• Exercise:
Within the entries below, every line containing "that" is to be copied.

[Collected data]
▼

===== config.mk =====
export PLATFORM = sky130hd
export DESIGN_NAME = tlb_op_ctrl
export DESIGN_NICKNAME = d
export VERILOG_FILES = /design/src/rtl/tlb_op_ctrl_pkg.sv /design/src/rtl/tlb_op_ctrl.sv
export SDC_FILE = /design/constraint.sdc
export NUM_CORES = 1
export LEC_CHECK = 0
export ABC_CLOCK_PERIOD_IN_PS = 5600
export CORE_AREA = 10 10 198 200
export CTS_CLUSTER_SIZE = 10
export DETAILED_ROUTE_END_ITERATION = 7
export DIE_AREA = 0 0 208 210
export GPL_ROUTABILITY_DRIVEN = 0
export PLACE_DENSITY = 0.53
export RECOVER_POWER = 50
export SYNTH_ARGS = -nofsm -noshare
export SYNTH_HDL_FRONTEND = slang
export SYNTH_SLANG_ARGS = --single-unit

===== constraint.sdc =====
create_clock -name clk -period 5.6 [get_ports clk]
set_input_delay 1.12 -clock clk [delete_from_list [all_inputs] [get_ports clk]]
set_output_delay 1.12 -clock clk [all_outputs]
set_load 0.02 [all_outputs]

===== src/rtl/tlb_op_ctrl_pkg.sv =====
// Shared definitions for the TLB instruction controller: op_type encodings,
// FSM state codes and the packed TLB entry width.
// Imported by tlb_op_ctrl and by anything that drives or consumes its ports.
package tlb_op_ctrl_pkg;

  localparam int TLB_ENTRY_W = 78;

  typedef enum logic [1:0] {
    OP_NONE  = 2'b00,  // illegal encoding, never accepted
    OP_TLBP  = 2'b01,
    OP_TLBR  = 2'b10,
    OP_TLBWI = 2'b11
  } tlb_op_t;

  typedef enum logic [1:0] {
    ST_IDLE  = 2'b00,
    ST_ISSUE = 2'b01,
    ST_RESP  = 2'b10,
    ST_DONE  = 2'b11
  } tlb_state_t;

  localparam logic [31:0] TLBP_MISS_INDEX = 32'h8000_0000;

endpackage


===== src/rtl/tlb_op_ctrl.sv =====
// Sequences tlbp / tlbr / tlbwi against the TLB and CP0.
// Latency: accept to done_valid is 3 cycles (tlbp, tlbr) or 2 cycles (tlbwi).
// Backpressure: op_ready only in IDLE, so one op is in flight at a time.
//
// Ports:
//   clk, rst                     clock, async active-high reset
//   op_valid/op_type/op_pc       TLB instruction from the pipeline; op_ready accepts
//   flush                        writeback flush, aborts an op in flight
//   done_valid/refetch/refetch_pc completion pulse and refetch request
//   cp0_entryhi/cp0_index/cp0_tlbwi_entry  CP0 state sampled at accept
//   s_*                          TLB search port (tlbp)
//   r_index/r_entry              TLB read port (tlbr)
//   w_en/w_index/w_entry         TLB write port (tlbwi)
//   tlbp_wen/tlbp_index          CP0 Index update
//   tlbr_wen/tlbr_entry          CP0 EntryHi/EntryLo0/EntryLo1 update
module tlb_op_ctrl
  import tlb_op_ctrl_pkg::*;
#(
  parameter int TLBNUM = 16,
  localparam int IW = $clog2(TLBNUM)
) (
  input  logic                   clk,
  input  logic                   rst,
  input  logic                   op_valid,
  input  logic [1:0]             op_type,
  input  logic [31:0]            op_pc,
  output logic                   op_ready,
  input  logic                   flush,
  output logic                   done_valid,
  output logic                   refetch,
  output logic [31:0]            refetch_pc,
  input  logic [31:0]            cp0_entryhi,
  input  logic [31:0]            cp0_index,
  input  logic [TLB_ENTRY_W-1:0] cp0_tlbwi_entry,
  output logic [18:0]            s_vpn2,
  output logic [7:0]             s_asid,
  input  logic                   s_found,
  input  logic [IW-1:0]          s_index,
  output logic                   s_req,
  output logic [IW-1:0]          r_index,
  input  logic [TLB_ENTRY_W-1:0] r_entry,
  output logic                   w_en,
  output logic [IW-1:0]          w_index,
  output logic [TLB_ENTRY_W-1:0] w_entry,
  output logic                   tlbp_wen,
  output logic [31:0]            tlbp_index,
  output logic                   tlbr_wen,
  output logic [TLB_ENTRY_W-1:0] tlbr_entry
);

  tlb_state_t             state_q, state_d;
  tlb_op_t                op_q;
  logic [31:0]            pc_q;
  logic [IW-1:0]          idx_q;
  logic [18:0]            vpn2_q;
  logic [7:0]             asid_q;
  logic [TLB_ENTRY_W-1:0] wentry_q;
  logic                   accept;

  // Bits of CP0 registers this block has no use for.
  logic unused_cp0;
  assign unused_cp0 = ^{cp0_entryhi[12:8], cp0_index[31:IW]};

  assign op_ready = (state_q == ST_IDLE);
  assign accept   = op_valid && op_ready && (op_type != OP_NONE) && !flush;

  // CP0 operands are captured at accept so that the TLB ports present stable,
  // registered values in ISSUE and r_index stays put through RESP while the
  // read data comes back.
  always_ff @(posedge clk or posedge rst) begin
    if (rst) begin
      state_q  <= ST_IDLE;
      op_q     <= OP_NONE;
      pc_q     <= '0;
      idx_q    <= '0;
      vpn2_q   <= '0;
      asid_q   <= '0;
      wentry_q <= '0;
    end else begin
      state_q <= state_d;
      if (accept) begin
        op_q     <= tlb_op_t'(op_type);
        pc_q     <= op_pc;
        idx_q    <= cp0_index[IW-1:0];
        vpn2_q   <= cp0_entryhi[31:13];
        asid_q   <= cp0_entryhi[7:0];
        wentry_q <= cp0_tlbwi_entry;
      end
    end
  end

  assign s_vpn2     = vpn2_q;
  assign s_asid     = asid_q;
  assign r_index    = idx_q;
  assign w_index    = idx_q;
  assign w_entry    = wentry_q;
  assign refetch_pc = pc_q + 32'd4;

  // Search and read responses arrive in RESP itself, so the CP0 write data
  // is steered straight from the TLB return path rather than re-registered.
  assign tlbp_index = s_found ? {{(32-IW){1'b0}}, s_index} : TLBP_MISS_INDEX;
  assign tlbr_entry = r_entry;

  always_comb begin
    state_d    = state_q;
    s_req      = 1'b0;
    w_en       = 1'b0;
    tlbp_wen   = 1'b0;
    tlbr_wen   = 1'b0;
    done_valid = 1'b0;
    refetch    = 1'b0;

    case (state_q)
      ST_IDLE: begin
        if (accept) state_d = ST_ISSUE;
      end

      // TLB-side strobes in ISSUE go out even on a flush cycle: the request
      // has already left this cycle, the flush only stops what follows.
      ST_ISSUE: begin
        s_req = (op_q == OP_TLBP);
        w_en  = (op_q == OP_TLBWI);
        if (flush)                 state_d = ST_IDLE;
        else if (op_q == OP_TLBWI) state_d = ST_DONE;
        else                       state_d = ST_RESP;
      end

      // CP0 writes in RESP commit architectural state, so a flush arriving
      // with them must cancel them.
      ST_RESP: begin
        tlbp_wen = (op_q == OP_TLBP) && !flush;
        tlbr_wen = (op_q == OP_TLBR) && !flush;
        state_d  = flush ? ST_IDLE : ST_DONE;
      end

      ST_DONE: begin
        done_valid = !flush;
        refetch    = !flush && (op_q != OP_TLBP);
        state_d    = ST_IDLE;
      end

      default: state_d = ST_IDLE;
    endcase
  end

endmodule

▲

• Completed exercise:
// Imported by tlb_op_ctrl and by anything that drives or consumes its ports.
  // CP0 operands are captured at accept so that the TLB ports present stable,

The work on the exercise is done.